◆ YOUR INSTRUCTIONS
The span to repeat in the listing below runs from the line containing "export IMPL_cts_sinks=181" to the line containing "export IMPL_pin_count=128", inclusive. Repeat it exactly, and only it.

◆ RECORD EXCERPTS
$ cat src/rtl/dual_issue_queue.sv
// ---------------------------------------------------------------------------
// dual_issue_queue
//
// Purpose:
//   A 4-entry in-order instruction queue that sits between decode and the
//   DX pipeline latches of a two-wide pipeline. Decode offers up to two
//   instructions per cycle. The queue issues up to two instructions per cycle
//   into the DX latches of pipe 1 and pipe 2, subject to these rules:
//     - a load-use hazard against a load already in DX holds the instruction;
//     - a dependency inside the issuing pair keeps the second instruction back;
//     - control instructions (branch/jump/bex/jr) issue only in pipe 1.
//   A flush squashes the queue contents and both DX latches.
//
// Ports:
//   clock                    rising-edge clock for all state
//   reset                    asynchronous, active-low reset
//   flush                    synchronous squash of the queue and the DX latches
//   in_valid_k               fetch slot k (k=1,2) holds a decoded instruction
//   in_rs_k/in_rt_k/in_rd_k  source and destination register fields
//   in_regWrite_k            instruction writes rd
//   in_memToReg_k            instruction is a load
//   in_ctrl_k                instruction is a branch/jump/bex/jr
//   in_tag_k                 opaque instruction tag (low PC bits)
//   in_ready                 queue accepts a pair this cycle
//   DX_*_k                   registered DX latch of pipe k (feeds the bypass unit)
//   stall_cnt                saturating count of cycles in which the head
//                            was valid but did not issue
// ---------------------------------------------------------------------------
module dual_issue_queue (
  input  logic        clock,
  input  logic        reset,
  input  logic        flush,
  input  logic        in_valid_1,
  input  logic [4:0]  in_rs_1,
  input  logic [4:0]  in_rt_1,
  input  logic [4:0]  in_rd_1,
  input  logic        in_regWrite_1,
  input  logic        in_memToReg_1,
  input  logic        in_ctrl_1,
  input  logic [7:0]  in_tag_1,
  input  logic        in_valid_2,
  input  logic [4:0]  in_rs_2,
  input  logic [4:0]  in_rt_2,
  input  logic [4:0]  in_rd_2,
  input  logic        in_regWrite_2,
  input  logic        in_memToReg_2,
  input  logic        in_ctrl_2,
  input  logic [7:0]  in_tag_2,
  output logic        in_ready,
  output logic        DX_valid_1,
  output logic [4:0]  DX_rs_1,
  output logic [4:0]  DX_rt_1,
  output logic [4:0]  DX_rd_1,
  output logic        DX_regWrite_1,
  output logic        DX_memToReg_1,
  output logic        DX_ctrl_1,
  output logic [7:0]  DX_tag_1,
  output logic        DX_valid_2,
  output logic [4:0]  DX_rs_2,
  output logic [4:0]  DX_rt_2,
  output logic [4:0]  DX_rd_2,
  output logic        DX_regWrite_2,
  output logic        DX_memToReg_2,
  output logic        DX_ctrl_2,
  output logic [7:0]  DX_tag_2,
  output logic [15:0] stall_cnt
);

  // One queue entry / one DX latch payload (26 bits).
  typedef struct packed {
    logic [4:0] rs;
    logic [4:0] rt;
    logic [4:0] rd;
    logic       reg_write;
    logic       mem_to_reg;
    logic       ctrl;
    logic [7:0] tag;
  } entry_t;

  entry_t     mem [4];
  logic [1:0] head;
  logic [1:0] tail;
  logic [2:0] count;

  entry_t     dx_1;
  entry_t     dx_2;
  logic       dx_valid_1;
  logic       dx_valid_2;

  entry_t     in_e1;
  entry_t     in_e2;
  entry_t     head_e;
  entry_t     next_e;
  logic [1:0] head_p1;
  logic [1:0] tail_p1;

  logic       enq_1;
  logic       enq_2;
  logic       iss_1;
  logic       iss_2;
  logic [2:0] enq_num;
  logic [2:0] iss_num;
  logic [4:0] load_rd_1;
  logic [4:0] load_rd_2;
  logic       head_hazard;
  logic       next_hazard;
  logic       pair_dep;

  // True when rs or rt reads a register that a load currently in DX will
  // write. A load_rd of 0 means "no load in that pipe" (r0 is never a hazard).
  function automatic logic load_use(input logic [4:0] rs, input logic [4:0] rt,
                                    input logic [4:0] l1, input logic [4:0] l2);
    logic hit;
    hit = 1'b0;
    if (l1 != 5'd0 && (l1 == rs || l1 == rt)) hit = 1'b1;
    if (l2 != 5'd0 && (l2 == rs || l2 == rt)) hit = 1'b1;
    return hit;
  endfunction

  assign in_e1   = '{rs: in_rs_1, rt: in_rt_1, rd: in_rd_1, reg_write: in_regWrite_1,
                     mem_to_reg: in_memToReg_1, ctrl: in_ctrl_1, tag: in_tag_1};
  assign in_e2   = '{rs: in_rs_2, rt: in_rt_2, rd: in_rd_2, reg_write: in_regWrite_2,
                     mem_to_reg: in_memToReg_2, ctrl: in_ctrl_2, tag: in_tag_2};

  assign head_p1 = head + 2'd1;
  assign tail_p1 = tail + 2'd1;
  assign head_e  = mem[head];
  assign next_e  = mem[head_p1];

  // Room for a full pair is required before anything is accepted.
  assign in_ready = (count <= 3'd2);

  // Slot 2 is only ever written together with slot 1.
  assign enq_1 = in_ready & in_valid_1 & ~flush;
  assign enq_2 = enq_1 & in_valid_2;

  // Destination of any load sitting in the DX latches, 0 when none.
  assign load_rd_1 = (dx_valid_1 & dx_1.mem_to_reg) ? dx_1.rd : 5'd0;
  assign load_rd_2 = (dx_valid_2 & dx_2.mem_to_reg) ? dx_2.rd : 5'd0;

  assign head_hazard = load_use(head_e.rs, head_e.rt, load_rd_1, load_rd_2);
  assign next_hazard = load_use(next_e.rs, next_e.rt, load_rd_1, load_rd_2);

  // The second instruction of a pair may not read or overwrite the head's rd.
  assign pair_dep = head_e.reg_write && (head_e.rd != 5'd0) &&
                    ((head_e.rd == next_e.rs) || (head_e.rd == next_e.rt) ||
                     (head_e.rd == next_e.rd));

  // Occupancy is tested first so stale storage never influences issue.
  assign iss_1 = (count != 3'd0) && !head_hazard;
  assign iss_2 = iss_1 && (count >= 3'd2) && !head_e.ctrl && !next_hazard && !pair_dep;

  assign enq_num = {2'b00, enq_1} + {2'b00, enq_2};
  assign iss_num = {2'b00, iss_1} + {2'b00, iss_2};

  // Queue storage carries no reset; occupancy alone decides what is live.
  // Enqueue only happens with count <= 2, so the written slots never alias
  // the entries being read for issue in the same cycle.
  always_ff @(posedge clock) begin
    if (enq_1) mem[tail] <= in_e1;
    if (enq_2) mem[tail_p1] <= in_e2;
  end

  // Pointers, occupancy, DX latches and the stall counter. Flush clears the
  // queue and DX but deliberately leaves stall_cnt untouched.
  always_ff @(posedge clock or negedge reset) begin
    if (!reset) begin
      head       <= 2'd0;
      tail       <= 2'd0;
      count      <= 3'd0;
      dx_1       <= '0;
      dx_2       <= '0;
      dx_valid_1 <= 1'b0;
      dx_valid_2 <= 1'b0;
      stall_cnt  <= 16'd0;
    end else if (flush) begin
      head       <= 2'd0;
      tail       <= 2'd0;
      count      <= 3'd0;
      dx_1       <= '0;
      dx_2       <= '0;
      dx_valid_1 <= 1'b0;
      dx_valid_2 <= 1'b0;
    end else begin
      head       <= head + iss_num[1:0];
      tail       <= tail + enq_num[1:0];
      count      <= count + enq_num - iss_num;
      dx_1       <= iss_1 ? head_e : '0;
      dx_2       <= iss_2 ? next_e : '0;
      dx_valid_1 <= iss_1;
      dx_valid_2 <= iss_2;
      if ((count != 3'd0) && !iss_1 && (stall_cnt != 16'hFFFF))
        stall_cnt <= stall_cnt + 16'd1;
    end
  end

  assign DX_valid_1    = dx_valid_1;
  assign DX_rs_1       = dx_1.rs;
  assign DX_rt_1       = dx_1.rt;
  assign DX_rd_1       = dx_1.rd;
  assign DX_regWrite_1 = dx_1.reg_write;
  assign DX_memToReg_1 = dx_1.mem_to_reg;
  assign DX_ctrl_1     = dx_1.ctrl;
  assign DX_tag_1      = dx_1.tag;

  assign DX_valid_2    = dx_valid_2;
  assign DX_rs_2       = dx_2.rs;
  assign DX_rt_2       = dx_2.rt;
  assign DX_rd_2       = dx_2.rd;
  assign DX_regWrite_2 = dx_2.reg_write;
  assign DX_memToReg_2 = dx_2.mem_to_reg;
  assign DX_ctrl_2     = dx_2.ctrl;
  assign DX_tag_2      = dx_2.tag;

endmodule
$ cat config.mk
export PLATFORM = sky130hd
export DESIGN_NAME = dual_issue_queue
export DESIGN_NICKNAME = d
export VERILOG_FILES = /design/src/rtl/dual_issue_queue.sv
export SDC_FILE = /design/constraint.sdc
export NUM_CORES = 1
export LEC_CHECK = 0
export ABC_CLOCK_PERIOD_IN_PS = 7700
export CORE_UTILIZATION = 35
export CTS_CLUSTER_DIAMETER = 60
export DETAILED_ROUTE_END_ITERATION = 7
export PLACE_DENSITY = 0.67
export SLEW_MARGIN = 40
export SYNTH_ARGS = -nofsm -noshare
export SYNTH_HDL_FRONTEND = slang
export SYNTH_SLANG_ARGS = --single-unit
$ cat constraint.sdc
create_clock -name clock -period 7.7 [get_ports clock]
set_clock_uncertainty 0.15 [all_clocks]
set_input_delay 0.77 -clock clock [delete_from_list [all_inputs] [get_ports clock]]
set_output_delay 0.77 -clock clock [all_outputs]
set_load 0.005 [all_outputs]
==> results.sh <==
export IMPL_cp_max_fo=44
export IMPL_outcome="complete, no violations"
export IMPL_seq_area_um2=5050
export IMPL_ys_types=59
export IMPL_clock_latency_ns=0.43
export IMPL_grt_pass1_vias=6248
export IMPL_slew_violations=0
export IMPL_grt_overflow_total=0
export IMPL_finalHoldViolCount=0
export IMPL_dieArea_um2=29000
export IMPL_maxCapViolations=0
export IMPL_busiest_layer="met2"
export IMPL_finalCritPeriodShare_pct=65.4
export IMPL_grt_use_met3_pct=5.07
export IMPL_syn_nets=770
export IMPL_synth_seq_cells=181
export IMPL_firstDrtPassIters=5
export IMPL_rsz0062_at_grt="no"
export IMPL_design_area_um2=12200
export IMPL_vdd_drop_max_mv=0.139
export IMPL_max_freq_mhz=198
export IMPL_drt_iter0_markers=475
export IMPL_grt_pass1_wl_um=36600
export IMPL_async_reset_ff_share_pct=42.5
export IMPL_drive_above_1_share_pct=26.5
export IMPL_netlist_area_um2=9900
export IMPL_cp_slowest_cell="dfrtp_4"
export IMPL_multi_input_area_um2=4600
export IMPL_core_area_um2=27800
export IMPL_finalSetupTns_ns=0
export IMPL_grt_max_degree=64
export IMPL_dr_total_vias=6254
export IMPL_cts_resized=0
export IMPL_use_met1_pct=22.5
export IMPL_clockBufferDepth=2
export IMPL_routed_wl_um=23900
export IMPL_post_cts_setup_buffers=0
export IMPL_post_drt_wl_per_cell_um=19.6
export IMPL_cts_tree="yes"
export IMPL_p_leak_uw=0.00437
export IMPL_synth_main_ff_cell="edfxtp_1"
export IMPL_numCtsBuffers=17
export IMPL_power_switching_uw=1050
export IMPL_post_route_util_pct=43.8
export IMPL_cts_reportedPaths_clkPinSlew_ns=0.08
export IMPL_power_frac_seq_pct=39.6
export IMPL_io_buffers=127
export IMPL_internal_power_uw=2200
export IMPL_swShare_pct=32.3
export IMPL_place_congestion=0.902
export IMPL_synth_edf_count=104
export IMPL_avgSynthCellArea_um2=14.0
export IMPL_antenna_found_initial=2
export IMPL_most_common_layout_cells="clkdlybuf4s50_1, mux2_2, edfxtp_1"
export IMPL_layout_min_cycle_time_ns=5.04
export IMPL_p_clk_share_pct=26.9
export IMPL_setup_viol=0
export IMPL_nFillCells=2554
export IMPL_fp_dieW_um=170
export IMPL_ant_nets=0
export IMPL_cts_max_level=4
export IMPL_syn_instance_count=705
export IMPL_met2_usage_pct=26.9
export IMPL_cts_sinks=181
export IMPL_holdBufCountCts=0
export IMPL_comb_power_share_pct=33.5
export IMPL_seq_area_frac_synth_pct=51.0
export IMPL_final_common_cell="clkdlybuf4s50_1"
export IMPL_grt_usage_pct=17.0
export IMPL_start_kind="flop"
export IMPL_cp_required_ns=7.86
export IMPL_hold_class="input port to asynchronous set/reset pin"
export IMPL_power_density_nw_per_um2=267
export IMPL_diodes=0
export IMPL_max_stage_delay_ns=0.71
export IMPL_area_delta_synth_final_pct=22.8
export IMPL_vias_per_cell=5.15
export IMPL_worstPathArrival_ns=5.20
export IMPL_crit_path_end_kind="flop"
export IMPL_cts_root_buf="clkbuf_16"
export IMPL_die_y_um=170
export IMPL_ys_warn_count=0
export IMPL_tightestPinTransition_ns=0.730
export IMPL_placed_area_um2=11600
export IMPL_worstSetupPathType="flop to flop"
export IMPL_pin_count=128
export IMPL_crit_chain="buf_4, mux4_2, xnor2_1, a31oi_1, a21oi_1, a311oi_1, and4_1, ha_1, inv_1, fa_1, inv_1, fa_1, xnor2_1, nor2_1"
export IMPL_std_cell_rows=61
export IMPL_nNetsFinal=889
export IMPL_max_slew_margin_pct=51.3
export IMPL_hpwl_um=16400
export IMPL_initial_core_util_pct=35.6
export IMPL_drc_errors=0
==> per-layer routing <==
metal / share of wire [%] / wire length, um
met4: 1.7 / 402
met1: 44 / 10400
met3: 8.0 / 1920
met2: 47 / 11100
met5: 0.11 / 27
==> through the flow <==
| stage | setup WS [ns] | power [uW] | std cells | hold slack [ns] |
|---|---|---|---|---|
| floorplan | 3.65 | 2020 | 705 | 0.324 |
| global placement | 2.35 | 2380 | 1182 | 0.324 |
| detailed placement | 2.28 | 2390 | 1182 | 0.324 |
| CTS | 2.25 | 3270 | 1214 | 0.0226 |
| global route | 2.32 | 3410 | 1215 | 0.0242 |
| finish | 2.66 | 3240 | 1215 | 0.0348 |
==> power groups by stage <==
stage          Clock (uW)  Combinational [uW]  Sequential, uW
4_1_cts               887                1100            1280
3_3_place_gp            0                1080            1300
5_1_grt               922                1190            1300
2_1_floorplan           0                 797            1230
6_report              872                1090            1280
3_5_place_dp            0                1090            1300
==> logic make-up after synthesis <==
logic type	Yosys count	share of synthesized area, %
buf+inv	59	2.78
mux	166	24.7
fa+ha+maj	8	1.16
compound gates	39	3.13
xor+xnor	80	7.08
simple gates	172	10.2
flops	181	51.0
==> state kept, by name (all words and copies together), names as in the netlist, 2 cells and up <==
name / count
DX_rt_2: 5
mem: 104
DX_rt_1: 5
DX_rs_2: 5
DX_tag_1: 8
DX_rd_1: 5
DX_rs_1: 5
head: 2
DX_tag_2: 8
tail: 2
DX_rd_2: 5
stall_cnt: 16
count: 3
==> synthesized netlist by cell type (3+ instances only) <==
master    instances  share of area [%]
mux2_2          105                 12
xor2_1           38                3.4
nand4_1           4               0.25
edfxtp_1        104                 32
dfrtp_1          77                 19
nor2_1           32                1.2
nor4b_2           3               0.45
mux4_2           52                 12
nand2_1          19               0.72
nor2b_1          25                1.6
nor4b_1           3               0.27
a31oi_1           3               0.19
clkbuf_1         23               0.87
nor4_1            4               0.25
a21oi_1           9               0.45
a22oi_1           3               0.23
and3_1            6               0.38
inv_1            19               0.72
nor3_1           13               0.66
and2_1           29                1.8
mux2i_1           9               0.91
o21ai_0           5               0.25
buf_2             9               0.45
nor4_2            3               0.38
nand3_1          17               0.86
buf_4             3               0.23
xnor2_1          42                3.7
ha_1              6               0.76
==> layout make-up <==
class                      instances  area share (%)
inverter                          19           0.587
sequential                       181            41.6
tap                              378            3.89
timing repair buffer             140            11.3
clock inverter                    14            1.28
multi-input combinational        465            37.8
clock buffer                      18            3.53
==> worst max-delay path, delay by kind of cell (launching register included) <==
family	cells	cell delay, ns
buffers and inverters	3	0.78
adders and majority gates	3	1.11
muxes	1	0.70
xor gates and xnor gates	2	0.33
AOI/OAI and AO/OA	3	0.78
and+or+nand+nor	2	0.34
DFF	1	0.71
==> path summary, 6_finish.rpt <==
| kind | startpoint | end | slack, ns | cells past startpoint |
|---|---|---|---|---|
| worst max-delay path | head[0]$_DFF_PN0_ | count[2]$_DFF_PN0_ | 2.66 | 14 |
| worst max register to register | head[0]$_DFF_PN0_ | count[2]$_DFF_PN0_ | 2.66 | 14 |
| worst min register to register | stall_cnt[9]$_DFFE_PN0P_ | stall_cnt[9]$_DFFE_PN0P_ | 0.34 | 1 |
| max in group asynchronous | reset | DX_valid_1$_DFF_PN0_ | 6.49 | 2 |
| worst min-delay path | reset | stall_cnt[13]$_DFFE_PN0P_ | 0.03 | 1 |
| min in group clock | stall_cnt[9]$_DFFE_PN0P_ | stall_cnt[9]$_DFFE_PN0P_ | 0.34 | 1 |
Note: power is estimated with default switching activity, not from simulation.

◆ OUTPUT OF THE TASK
export IMPL_cts_sinks=181
export IMPL_holdBufCountCts=0
export IMPL_comb_power_share_pct=33.5
export IMPL_seq_area_frac_synth_pct=51.0
export IMPL_final_common_cell="clkdlybuf4s50_1"
export IMPL_grt_usage_pct=17.0
export IMPL_start_kind="flop"
export IMPL_cp_required_ns=7.86
export IMPL_hold_class="input port to asynchronous set/reset pin"
export IMPL_power_density_nw_per_um2=267
export IMPL_diodes=0
export IMPL_max_stage_delay_ns=0.71
export IMPL_area_delta_synth_final_pct=22.8
export IMPL_vias_per_cell=5.15
export IMPL_worstPathArrival_ns=5.20
export IMPL_crit_path_end_kind="flop"
export IMPL_cts_root_buf="clkbuf_16"
export IMPL_die_y_um=170
export IMPL_ys_warn_count=0
export IMPL_tightestPinTransition_ns=0.730
export IMPL_placed_area_um2=11600
export IMPL_worstSetupPathType="flop to flop"
export IMPL_pin_count=128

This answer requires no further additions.